New Principal on July 1
The letter mentions the school will have a new principal, Dr. Michael Orlando, effective July 1. According to a news release provided to the Newburyport Daily News, Orlando spent 17 years at St. John's Prep in Danvers, Massachusetts. Marquis was promoted to school president.
The announcement is not posted on the school's website, and the school has not directly responded to inquiries from Seacoast Current.
Concern From Alumni
The academic year has ended at the school, and alumni looking towards September posted an online petition accusing the school's current leadership of turning its back on the principals of "speaking truth to power as we cultivated our burgeoning critical thinking skills and intellectual curiosity."
"STA was always a safe space for thoughtful debate on controversial issues, no matter one’s background. These practices prepared us well for life after high school, in the myriad ways we all contribute to society today," reads the petition.
The petition says the current administration has dismissed teachers who respected students preferred pronouns in an effort to "intimidate" the rest of the faculty into silence, pressured student leaders to speak out, and would present the controversial “Person and Identity” gender ideology material.
"The actions and statements of the school administration over the last year appear to be truly contrary to our professed – and practiced – moral creed. In addition, it has become apparent that the governance of the school has grown increasingly insular, and will abide no dissension in its ranks or otherwise," the petition reads.
A recent Boston Globe report said the school requested Dover Police come to the school in order to keep the media away from students, and revoked outdoor lunch for students.
Among the demands of the alumni petition: Marquis to be fired, the removal the members of the Board of Trustees of St Thomas Aquinas High School from all positions of trust and oversight, a neutral third party review the decisions to end employment for staff members, create a faculty senate, dissolve the present corporation delegated authority over St Thomas Aquinas High School, and issue apologies to the students, alumni, and public.
Book No Longer Required Reading
Thibault addressed one of the concerns of the petition's concerns, the removal of Aldous Huxley’s book "Brave New World" from the curriculum. Accoding to the petition, it was been "integral to the English Department at STA for the last 30+ years."
Thibault said the book, which was required reading for sophomores, was moved to the "suggested reading list" for the upcoming school year because of concerns about the "suicidal themes strongly present throughout the book." The superintendent cited CDC statistics that that nearly 57% of teenage girls in the United States felt persistently sad or hopeless, and nearly 30% have seriously considered attempting suicide.
"These are concerning statistics and out of an abundance of care for our students along with ourcommitment to authentically partnering with parents, and to limit exposure to suicidal ideation, that the 'mandatory' book listing was changed," Thibault wrote.

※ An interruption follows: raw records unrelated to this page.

Background: an optimization exercise with open tools, aiming at small area. Do not read the settings as production practice. The RTL was checked by simulation tests, not by an equivalence proof against the original design. Power figures rest on the tool's default switching activity, not on a simulated workload.

==> job 9802 <==
==> flow/design.v <==
module dmem_responder (
    input  logic        clk,
    input  logic        rst,
    input  logic        MemRead,
    input  logic        MemWrite,
    input  logic [31:0] dir,
    input  logic [31:0] dataIn,
    output logic [31:0] dataOut,
    output logic        ready,
    output logic        stall,
    output logic        misalign
);
    logic [1:0]  st_q;
    logic        misalign_q;
    logic [1:0]  ph_q;
    logic [5:0]  bidx_q;
    logic [31:0] bdata_q;
    logic [31:0] dout_q;
    logic [31:0] ring_q [0:15][0:3];
    logic        req;
    logic        mis_now;
    logic [5:0]  idx;
    logic        capture;
    logic        hit;
    logic [1:0]  ph_dn;
    logic [15:0] rsel;
    logic [15:0] rwe;
    logic [15:0] rhold;
    logic [31:0] head;
    assign req     = MemRead | MemWrite;
    assign mis_now = (dir[1:0] != 2'b00);
    assign idx     = dir[7:2];
    assign capture = (st_q == 2'd2) && !rst && MemWrite && !mis_now;
    assign ph_dn   = ph_q - 2'd1;
    assign hit     = (idx[1:0] == ph_q);
    assign stall    = !rst && (((st_q == 2'd0) && req) || (st_q == 2'd1) || (st_q == 2'd2));
    assign ready    = (st_q == 2'd3);
    assign misalign = misalign_q;
    always_ff @(posedge clk) begin
        if (rst) begin
            st_q       <= 2'd0;
            misalign_q <= 1'b0;
        end else begin
            case (st_q)
                2'd0:    if (req) st_q <= 2'd1;
                2'd1:    st_q <= 2'd2;
                2'd2: begin
                    st_q <= 2'd3;
                    if (mis_now) misalign_q <= 1'b1;
                end
                default: st_q <= 2'd0;
            endcase
        end
    end
    always_ff @(posedge clk) begin
        ph_q <= ph_dn;
        if (capture) begin
            bidx_q  <= idx;
            bdata_q <= dataIn;
        end
        dout_q <= head | (dout_q & {32{st_q != 2'd0}});
    end
    for (genvar r = 0; r < 16; r++) begin : g_ring
        logic [31:0] load;
        assign rsel[r] = hit && !mis_now && (idx[5:2] == 4'(r));
        assign rwe[r]  = (bidx_q[5:2] == 4'(r)) && (bidx_q[1:0] == ph_dn);
        assign rhold[r] = !rwe[r];
        for (genvar b = 0; b < 32; b++) begin : g_bit
            dmem_ring_load u_load (
                .q   (ring_q[r][3][b]),
                .hold(rhold[r]),
                .d   (bdata_q[b]),
                .load(rwe[r]),
                .y   (load[b])
            );
        end
        always_ff @(posedge clk) begin
            ring_q[r][0] <= load;
            ring_q[r][1] <= ring_q[r][0];
            ring_q[r][2] <= ring_q[r][1];
            ring_q[r][3] <= ring_q[r][2];
        end
    end
    for (genvar b = 0; b < 32; b++) begin : g_rd
        logic [15:0] heads;
        for (genvar r = 0; r < 16; r++) begin : g_r
            assign heads[r] = ring_q[r][0][b];
        end
        dmem_sel16 u_sel (
            .d  (heads),
            .sel(rsel),
            .y  (head[b])
        );
    end
    assign dataOut = head | dout_q;
endmodule
module dmem_ring_load (
    input  logic q,
    input  logic hold,
    input  logic d,
    input  logic load,
    output logic y
);
    assign y = (q & hold) | (d & load);
endmodule
module dmem_sel16 (
    input  logic [15:0] d,
    input  logic [15:0] sel,
    output logic        y
);
    logic [5:0] n;
    for (genvar g = 0; g < 5; g++) begin : g_aoi
        dmem_aoi222 u_aoi (
            .a (d[3*g]),   .sa(sel[3*g]),
            .b (d[3*g+1]), .sb(sel[3*g+1]),
            .c (d[3*g+2]), .sc(sel[3*g+2]),
            .y (n[g])
        );
    end
    assign n[5] = !(d[15] && sel[15]);
    assign y = !(&n);
endmodule
module dmem_aoi222 (
    input  logic a,
    input  logic sa,
    input  logic b,
    input  logic sb,
    input  logic c,
    input  logic sc,
    output logic y
);
    assign y = !((a && sa) || (b && sb) || (c && sc));
endmodule
==> flow/run.sh <==
#!/bin/bash
# synth_recipe.tcl (not shown) runs the flow's synth.tcl, then flattens the netlist and writes it again
# the make line also repeats each setting of config.mk as NAME=value (left out here)
make -C /OpenROAD-flow-scripts/flow DESIGN_CONFIG=/design/flow/config.mk WORK_HOME=/design/flow/orfs CLKGATE_MAP_FILE= SYNTH_SCRIPT=/design/flow/synth_recipe.tcl finish
==> flow/config.mk <==
export PLATFORM = sky130hd
export DESIGN_NAME = dmem_responder
export DESIGN_NICKNAME = dmem_responder
export VERILOG_FILES = /design/flow/design.v
export SDC_FILE = /design/flow/constraint.sdc
export NUM_CORES = 4
export LEC_CHECK = 0
export CAP_MARGIN = 20
export CORE_MARGIN = 2
export CORE_UTILIZATION = 65
export CTS_BUF_LIST = sky130_fd_sc_hd__clkbuf_16
export CTS_CLUSTER_DIAMETER = 60
export CTS_CLUSTER_SIZE = 22
export SLEW_MARGIN = 20
export SYNTH_HIERARCHICAL = 1
==> flow/constraint.sdc <==
create_clock -name core_clock -period 5.0 [get_ports {clk}]
set_input_delay 1.0000 -clock core_clock [delete_from_list [all_inputs] [get_ports {clk}]]
set_output_delay 1.0000 -clock core_clock [all_outputs]
set_load 0.01 [all_outputs]
==> job 8573 (differences from job 9802) <==
==> flow/design.v, changed modules only <==
module dmem_responder (
    input  logic        clk,
    input  logic        rst,
    input  logic        MemRead,
    input  logic        MemWrite,
    input  logic [31:0] dir,
    input  logic [31:0] dataIn,
    output logic [31:0] dataOut,
    output logic        ready,
    output logic        stall,
    output logic        misalign
);
    logic [1:0]  st_q;
    logic        misalign_q;
    logic [1:0]  ph_q;
    logic [5:0]  bidx_q;
    logic [31:0] bdata_q;
    logic [31:0] dout_q;
    logic [31:0] ring_q [0:15][0:3];
    logic        req;
    logic        mis_now;
    logic [5:0]  idx;
    logic        capture;
    logic        hit;
    logic [1:0]  ph_dn;
    logic [15:0] rsel;
    logic [15:0] rwe;
    logic [15:0] rhold;
    logic [31:0] rd;
    logic        keep;
    assign req     = MemRead | MemWrite;
    assign mis_now = (dir[1:0] != 2'b00);
    assign idx     = dir[7:2];
    assign capture = (st_q == 2'd2) && !rst && MemWrite && !mis_now;
    assign ph_dn   = ph_q - 2'd1;
    assign hit     = (idx[1:0] == ph_q);
    assign stall    = !rst && (((st_q == 2'd0) && req) || (st_q == 2'd1) || (st_q == 2'd2));
    assign ready    = (st_q == 2'd3);
    assign misalign = misalign_q;
    always_ff @(posedge clk) begin
        if (rst) begin
            st_q       <= 2'd0;
            misalign_q <= 1'b0;
        end else begin
            case (st_q)
                2'd0:    if (req) st_q <= 2'd1;
                2'd1:    st_q <= 2'd2;
                2'd2: begin
                    st_q <= 2'd3;
                    if (mis_now) misalign_q <= 1'b1;
                end
                default: st_q <= 2'd0;
            endcase
        end
    end
    always_ff @(posedge clk) begin
        ph_q <= ph_dn;
        if (capture) begin
            bidx_q  <= idx;
            bdata_q <= dataIn;
        end
    end
    for (genvar r = 0; r < 16; r++) begin : g_ring
        logic [31:0] load;
        assign rsel[r] = hit && !mis_now && (idx[5:2] == 4'(r));
        assign rwe[r]  = (bidx_q[5:2] == 4'(r)) && (bidx_q[1:0] == ph_dn);
        assign rhold[r] = !rwe[r];
        for (genvar b = 0; b < 32; b++) begin : g_bit
            dmem_ring_load u_load (
                .q   (ring_q[r][3][b]),
                .hold(rhold[r]),
                .d   (bdata_q[b]),
                .load(rwe[r]),
                .y   (load[b])
            );
        end
        always_ff @(posedge clk) begin
            ring_q[r][0] <= load;
            ring_q[r][1] <= ring_q[r][0];
            ring_q[r][2] <= ring_q[r][1];
            ring_q[r][3] <= ring_q[r][2];
        end
    end
    assign keep = (st_q != 2'd0);
    for (genvar b = 0; b < 32; b++) begin : g_rd
        logic [15:0] heads;
        logic [5:0]  rd_n;
        for (genvar r = 0; r < 16; r++) begin : g_r
            assign heads[r] = ring_q[r][0][b];
        end
        dmem_rd_bit u_rd (
            .d   (heads),
            .sel (rsel),
            .hold(dout_q[b]),
            .keep(keep),
            .n   (rd_n)
        );
        assign rd[b] = !(&rd_n);
    end
    always_ff @(posedge clk) begin
        dout_q <= rd;
    end
    assign dataOut = rd;
endmodule
module dmem_rd_bit (
    input  logic [15:0] d,
    input  logic [15:0] sel,
    input  logic        hold,
    input  logic        keep,
    output logic [5:0]  n
);
    for (genvar g = 0; g < 5; g++) begin : g_aoi
        dmem_aoi222 u_aoi (
            .a (d[3*g]),   .sa(sel[3*g]),
            .b (d[3*g+1]), .sb(sel[3*g+1]),
            .c (d[3*g+2]), .sc(sel[3*g+2]),
            .y (n[g])
        );
    end
    assign n[5] = !((d[15] && sel[15]) || (hold && keep));
endmodule
// module dmem_sel16 removed
==> flow/flow/run.sh (new file) <==
#!/bin/bash
# The standard layout, with the port buffers made from the plain buf cell rather than
# the delay cell buffer_ports picks by default (repair may still resize them).
set -euo pipefail
export BUFFER_PORTS_ARGS="-buffer_cell sky130_fd_sc_hd__buf_1"
bash standard.sh > standard.log 2>&1
==> flow/standard.sh (new file) <==
#!/bin/bash
# synth_recipe.tcl (not shown) runs the flow's synth.tcl, then flattens the netlist and writes it again
# the make line also repeats each setting of config.mk as NAME=value (left out here)
make -C /OpenROAD-flow-scripts/flow DESIGN_CONFIG=/design/flow/config.mk WORK_HOME=/design/flow/orfs CLKGATE_MAP_FILE= SYNTH_SCRIPT=/design/flow/synth_recipe.tcl "${@:-finish}"
- CORE_UTILIZATION: 65 -> 82
- CTS_CLUSTER_DIAMETER: 60 -> 80
- CTS_CLUSTER_SIZE: 22 -> 30
removed: flow/run.sh
==> flow_summary.yaml <==
critical_path:
  critPathLaunch: "dir[0]"
  cp.arrival_ns: 3.94
  timing.critical_path.slowest_cell_delay_ns: 0.49
  r2r_slack_ns: 2.14
  r2r_end: "ring_q[28][22]"
logic_synthesis:
  synth.area.top_cells: "dfxtp_1, a22o_1, a222oi_1"
  synth_simple_gate_area_share_pct: 2.26
pwr:
  p_per_area_mw_per_mm2: 466
  pg_seq_mw: 17.2
  p_clk_mw: 9.25
status:
  run_status: "complete, no violations"
clock_tree:
  cts_made_buffers: 110
cells_and_area:
  drive_gt1_share_pct: 10.5
  multi_input_area_mm2: 0.00802
  stdcell_count: 4455
routing:
  met2_length_um: 52000
  totalWireLength_um: 118000
  vias: 26223
floorplanning:
  die_y_um: 283
sta:
  timing.fmax_mhz: 202
That was job 9802.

According to the Barnes and Noble website description of the book, it is a "profoundly important classic of world literature."

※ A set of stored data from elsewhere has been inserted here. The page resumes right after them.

Background: an optimization exercise with open tools, aiming at small area. Do not read the settings as production practice.
In this exercise RTL edits were held to simulation tests only and were not proved equivalent to the original.
The clock port is modelled as an ideal driver; clocking choices that lean on that would not hold on a real chip.
Power figures rest on the tool's default switching activity, not on a simulated workload.

$ cat run.sh
#!/bin/bash
# synth_recipe.tcl (not shown) runs the flow's synth.tcl, then flattens the netlist and writes it again
# the make line also repeats each setting of config.mk as NAME=value (left out here)
make -C /OpenROAD-flow-scripts/flow DESIGN_CONFIG=/design/flow/config.mk WORK_HOME=/design/flow/orfs CLKGATE_MAP_FILE= SYNTH_SCRIPT=/design/flow/synth_recipe.tcl finish
$ cat config.mk
export PLATFORM = sky130hd
export DESIGN_NAME = mem_responder
export DESIGN_NICKNAME = mem_responder
export VERILOG_FILES = /design/flow/design.v
export SDC_FILE = /design/flow/constraint.sdc
export NUM_CORES = 4
export LEC_CHECK = 0
export CAP_MARGIN = 20
export CORE_MARGIN = 2
export CORE_UTILIZATION = 40
export SLEW_MARGIN = 20
$ cat constraint.sdc
create_clock -name core_clock -period 4.0 [get_ports {Clock}]
set_input_delay 0.8000 -clock core_clock [delete_from_list [all_inputs] [get_ports {Clock}]]
set_output_delay 0.8000 -clock core_clock [all_outputs]
set_load 0.01 [all_outputs]
$ cat design.v
module mem_responder #(
    parameter int unsigned DEPTH_WORDS = 64,
    parameter logic [31:0] IO_BASE     = 32'hFFFF_FF00
) (
    input  logic        Clock,
    input  logic        Reset,
    input  logic [31:0] Address,
    input  logic        Wr,
    input  logic [31:0] DataIn,
    output logic [31:0] DataOut,
    output logic [31:0] PortOut,
    output logic        Irq,
    output logic        ErrFlag
);
    localparam int unsigned IDX_W     = (DEPTH_WORDS > 1) ? $clog2(DEPTH_WORDS) : 1;
    localparam logic [32:0] RAM_BYTES = 33'(4 * DEPTH_WORDS);
    typedef enum logic [1:0] {
        REG_PORT   = 2'd0,
        REG_COUNT  = 2'd1,
        REG_CMP    = 2'd2,
        REG_STATUS = 2'd3
    } ioReg_t;
    logic [31:0]      ram [DEPTH_WORDS];
    logic [31:0]      portReg;
    logic [31:0]      countReg;
    logic [31:0]      cmpReg;
    logic             matchReg;
    logic             irqEnReg;
    logic             errReg;
    logic [31:0]      ioOffset;
    logic             aligned;
    logic             inRam;
    logic             inIo;
    logic             accessErr;
    logic             ramWr;
    logic             ioWr;
    logic [IDX_W-1:0] wordIdx;
    ioReg_t           ioSel;
    logic [31:0]      readData;
    always_comb begin
        ioOffset  = Address - IO_BASE;
        aligned   = (Address[1:0] == 2'b00);
        inRam     = ({1'b0, Address} < RAM_BYTES);
        inIo      = (ioOffset < 32'd16);
        accessErr = !aligned || !(inRam || inIo);
        ramWr     = Wr && !accessErr && inRam;
        ioWr      = Wr && !accessErr && !inRam && inIo;
        wordIdx   = Address[IDX_W+1:2];
        ioSel     = ioReg_t'(ioOffset[3:2]);
    end
    always_comb begin
        readData = '0;
        if (!accessErr) begin
            if (inRam) begin
                readData = ram[wordIdx];
            end else begin
                unique case (ioSel)
                    REG_PORT:   readData = portReg;
                    REG_COUNT:  readData = countReg;
                    REG_CMP:    readData = cmpReg;
                    REG_STATUS: readData = {30'b0, irqEnReg, matchReg};
                    default:    readData = '0;
                endcase
            end
        end
    end
    always_ff @(posedge Clock) begin
        if (ramWr) begin
            ram[wordIdx] <= DataIn;
        end
    end
    always_ff @(posedge Clock) begin
        if (Reset) begin
            DataOut  <= '0;
            portReg  <= '0;
            countReg <= '0;
            cmpReg   <= '0;
            matchReg <= 1'b0;
            irqEnReg <= 1'b0;
            errReg   <= 1'b0;
        end else begin
            DataOut <= readData;
            if (ioWr && ioSel == REG_PORT) begin
                portReg <= DataIn;
            end
            if (ioWr && ioSel == REG_COUNT) begin
                countReg <= DataIn;
            end else begin
                countReg <= countReg + 32'd1;
            end
            if (ioWr && ioSel == REG_CMP) begin
                cmpReg <= DataIn;
            end
            if (countReg == cmpReg) begin
                matchReg <= 1'b1;
            end else if (ioWr && ioSel == REG_STATUS && DataIn[0]) begin
                matchReg <= 1'b0;
            end
            if (ioWr && ioSel == REG_STATUS) begin
                irqEnReg <= DataIn[1];
            end
            if (accessErr) begin
                errReg <= 1'b1;
            end
        end
    end
    assign PortOut = portReg;
    assign Irq     = matchReg & irqEnReg;
    assign ErrFlag = errReg;
endmodule
==> results of run 1 <==
==> power breakdown <==
group | switching (mW) | leakage [nW] | internal (mW)
clock network | 8.69 | 3.33 | 11.1
registers | 0.00795 | 19.5 | 24.9
logic | 1.56 | 9.26 | 0.898
total | 10.3 | 32.0 | 36.9
==> synth_stat cells (all sizes together) (7+ instances only) <==
cell | n | area share, %
inv | 10 | 0.044
o21ai | 29 | 0.17
clkbuf | 122 | 0.54
nand2b | 8 | 0.068
buf | 106 | 0.69
nor4 | 17 | 0.14
a22o | 12 | 0.12
nand3 | 19 | 0.11
nor3 | 30 | 0.21
xor2 | 14 | 0.15
nand2 | 64 | 0.28
mux2i | 237 | 2.8
o32ai | 7 | 0.073
mux4 | 552 | 15
a211oi | 44 | 0.43
xnor2 | 48 | 0.50
a21oi | 44 | 0.26
o221ai | 10 | 0.10
nor2b | 8 | 0.059
edfxtp | 2048 | 73
dfxtp | 131 | 3.1
a221oi | 9 | 0.10
nand4 | 21 | 0.17
o22ai | 34 | 0.25
nor2 | 223 | 0.99
a22oi | 46 | 0.41
==> critical path, delay by kind of cell <==
family | cells | cell delay, ns
and+or+nand+nor | 1 | 0.95
AOI/OAI and AO/OA | 2 | 0.48
buffers and inverters | 4 | 1.19
muxes | 2 | 0.74
==> area by class of cell <==
cell class	count	area, um2	area share (%)
clock buffers	282	5730	5.72
flip-flops and latches	2179	64100	64.0
inverters	10	45.0	0.0450
clock inverters	116	1150	1.15
repair buffers	543	5790	5.78
well taps	2805	3510	3.50
multi-input cells	1541	19800	19.8
diodes	5	12.5	0.0125
==> final timing paths <==
path | start | end | depth (start not counted)
min reg2reg | cmpReg[6] | cmpReg[6] | 2
max | Address[3] | DataOut[1] | 9
min | DataIn[2] | ram[55][2] | 1
max reg2reg | ram[3][1] | DataOut[1] | 6
==> through the flow <==
stage	TNS, ns	instances	worst slack [ns]	cell area [um2]
floorplan	-377.01	3958	-0.317	84500
global placement	-15.02	7077	-0.566	93200
detailed placement	-7.85	7077	-0.297	93200
CTS	0	7475	0.600	100000
global route	0	7477	0.398	100000
finish	0	7481	0.457	100000
==> per-layer routing <==
metal  up-vias  global-route usage, %
met5         -                      0
met4         8                   6.51
met3       327                   5.17
met2      2164                   34.4
met1     23507                   32.2
li1      17671                      -
==> registers in the layout, indices dropped and copies added (netlist names) <==
signal / cells
DataOut: 32
ram: 2048
errReg: 1
portReg: 32
cmpReg: 32
matchReg: 1
irqEnReg: 1
countReg: 32
==> cells by family (layout without fill, tap and decap cells) <==
family / after synthesis / after routing / share of synthesized area (%)
other: 0 / 5 / 0
XOR/XNOR: 62 / 62 / 0.643
multiplexers: 793 / 793 / 17.6
flip-flops: 2179 / 2179 / 75.9
buffers and inverters: 238 / 951 / 1.27
adder cells (fa/ha/maj): 1 / 1 / 0.0148
AO/OA/AOI/OAI: 264 / 264 / 2.27
AND/OR/NAND/NOR: 421 / 421 / 2.30
==> reports/summary.txt, run 1 <==
==================================================================================================
Wire per inst                                                                              32.6 um
Post-route total power                                                                     47.1 mW
Cells along the critical path                                                         buf_8 > buf_4 > buf_4 > mux4_2 > mux2i_1 > o22ai_1 > nor4_1 > buf_4 > a211oi_1
Leakage component of the power                                                             32.0 nW
DRC violations left                                                                              0
Floorplan die area                                                                      215000 um2
P per Cell Area                                                                         470 nW/um2
Initial antenna violation count                                                                 21
Dpl hpwl                                                                                 158000 um
Yosys warns                                                                                      1
Post-Route WL                                                                            244000 um
Post-CTS Repair Setup Buffers                                                                    0
Post-layout util                                                                             47.7%
Total GRT Usage                                                                              22.5%
Met2 WL post-DR                                                                          113000 um
Worst IR Drop VDD                                                                           371 uV
Commonest non-fill, non-tap cell in the layout                                            edfxtp_1
Number of synthesized flops with an enable pin                                                2048
Path type of the worst min-delay path                                                       in2reg
Cts bufs inserted                                                                              214
Max-slew headroom at the worst pin                                                           22.4%
Slack of the worst reg-to-reg path                                                         0.89 ns
Synth-to-layout area growth                                                                  18.6%
Peak fanout along the critical path                                                             31
Classification of the worst setup path                                                      in2reg
Time the final worst path needs with I/O delays and setup                                  3.54 ns
Gate count after technology mapping                                                           3958
Number of nets with antenna violations after routing                                             0
Final estimated routing congestion in global placement                                       0.889
Met3 WL post-DR                                                                           22700 um
Final max-slew violation count                                                                   0
Share of synthesized area occupied by flip-flops and latches                                 75.9%
Initial core utilization                                                                     40.3%
Met1 Wirelength                                                                          101000 um
Final setup violation count                                                                      0
Critical path data arrival time                                                            4.23 ns
Run status                                                                            finished clean
Register bit count reported by yosys                                                          2179
Avg Cell Area, Syn                                                                        21.3 um2
Max-cap viol count                                                                               0
Clock transition time at the flip-flop clock pins of the worst setup and hold paths        0.06 ns
Via count of the first global-routing pass                                                   43248
Top layer reached by signal wires                                                             met5
Worst Hold Margin                                                                         0.356 ns
Most instantiated flip-flop cell in the synthesis netlist                                 edfxtp_1
Share of async-settable or async-resettable flops after synthesis                               0%
Maximum number of pins on one net before global-route repair                                   101
CTS H-Tree Depth                                                                                 4
Required arrival time at the worst endpoint                                                4.69 ns
Via Count                                                                                    43677
Unrepaired setup endpoints after global routing                                              false
Fraction of final layout cells with drive strength greater than 1                            30.2%
Starting DRT DRC Count                                                                        6136
First-pass GRT wire length                                                               340000 um
Most frequent cell on the critical path                                                      buf_4
Overflow left after global routing                                                               0
Mapped Area                                                                              84500 um2
Number of sinks driven by the clock tree                                                      2179
Placeable core area                                                                     210000 um2
Hold Fails Final Rpt                                                                             0
Root buffer cell                                                                         clkbuf_16
Post-route clock skew                                                                    0.0664 ns
Site Rows                                                                                      168
Top library cells by usage in the layout, fill and taps aside                         2048 x edfxtp_1, 552 x mux4_2, 297 x buf_4, 237 x mux2i_1, 216 x clkbuf_16
Transition at the pin with the smallest max-transition slack                               1.16 ns
Count of nets after finishing                                                                 4557
Longest Clk Path Bufs                                                                            3
Highest Clock Rate                                                                         282 MHz
Slowest cell delay on critical path                                                        0.95 ns
Max stage delay cell, worst path                                                            nor4_1
Number of I/O pins                                                                             133
Length of the first detailed-routing pass in iterations                                          7
Fillcell total                                                                               17125
Input/output buffers                                                                           132
Ratio of final minimum period to clock period                                                88.6%
Kind of end point of the critical path                                                   flip-flop
Die width                                                                                   464 um
Number of vias per cell after detailed routing                                                5.84
Count of cell types in the netlist                                                              66
Overall die height                                                                          464 um
Post-CTS Hold Fix Bufs                                                                           0
Startpoint type of the worst setup path                                               primary input
Clock tree from TritonCTS                                                                    built
Cells resized by post-CTS repair                                                                 0
Insertion delay of the later-clocked pin in the worst-skew pair                            0.86 ns
==================================================================================================
==> run 2: changes to the inputs <==
==> flow/run.sh (new file) <==
#!/bin/bash
# Standard synthesis and layout (the standard.sh) with these changes to the ORFS steps:
#  - ports buffered with buf_2 instead of the resizer's default pick (a slow delay buffer);
#  - clock tree synthesis without dummy loads and with larger sink clusters;
# Each ORFS step keeps its own log under orfs/logs/; make's output goes to standard_flow.log.
set -euo pipefail
CTS="-sink_clustering_enable -repair_clock_nets -dont_use_dummy_load -buf_list {sky130_fd_sc_hd__clkbuf_16} -sink_clustering_size 20 -sink_clustering_max_diameter 100"
bash standard.sh "CTS_ARGS=$CTS" "BUFFER_PORTS_ARGS=-buffer_cell sky130_fd_sc_hd__buf_2" finish > standard_flow.log 2>&1
==> standard.sh (new file) <==
#!/bin/bash
# synth_recipe.tcl (not shown) runs the flow's synth.tcl, then flattens the netlist and writes it again
# the make line also repeats each setting of config.mk as NAME=value (left out here)
make -C /OpenROAD-flow-scripts/flow DESIGN_CONFIG=/design/flow/config.mk WORK_HOME=/design/flow/orfs CLKGATE_MAP_FILE= SYNTH_SCRIPT=/design/flow/synth_recipe.tcl "${@:-finish}"
removed: run.sh
==> run 2 against run 1 <==
  * Still clean on timing, DRC and antenna
  * Critical path depth is the same
  * First-iteration DRC count decreased by 2.4%
  * Synthesized area did not move
  * Worst hold slack worse by 0.051 ns
  * Final area is 4.6% lower
  * Sequential power is essentially flat
  * Non-clock buffer count down 26
  * Global-route usage shrank 0.36 points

"'Brave New World' is a searching vision of an unequal, technologically-advanced future where humans are genetically bred, socially indoctrinated, and pharmaceutically anesthetized to passively uphold an authoritarian ruling order—all at the cost of our freedom, full humanity, and perhaps also our souls," reads the website.
The book was also made into a movie in 1980 and 1998. It was also a series on the Peacock streaming service in 2020, but canceled after one season.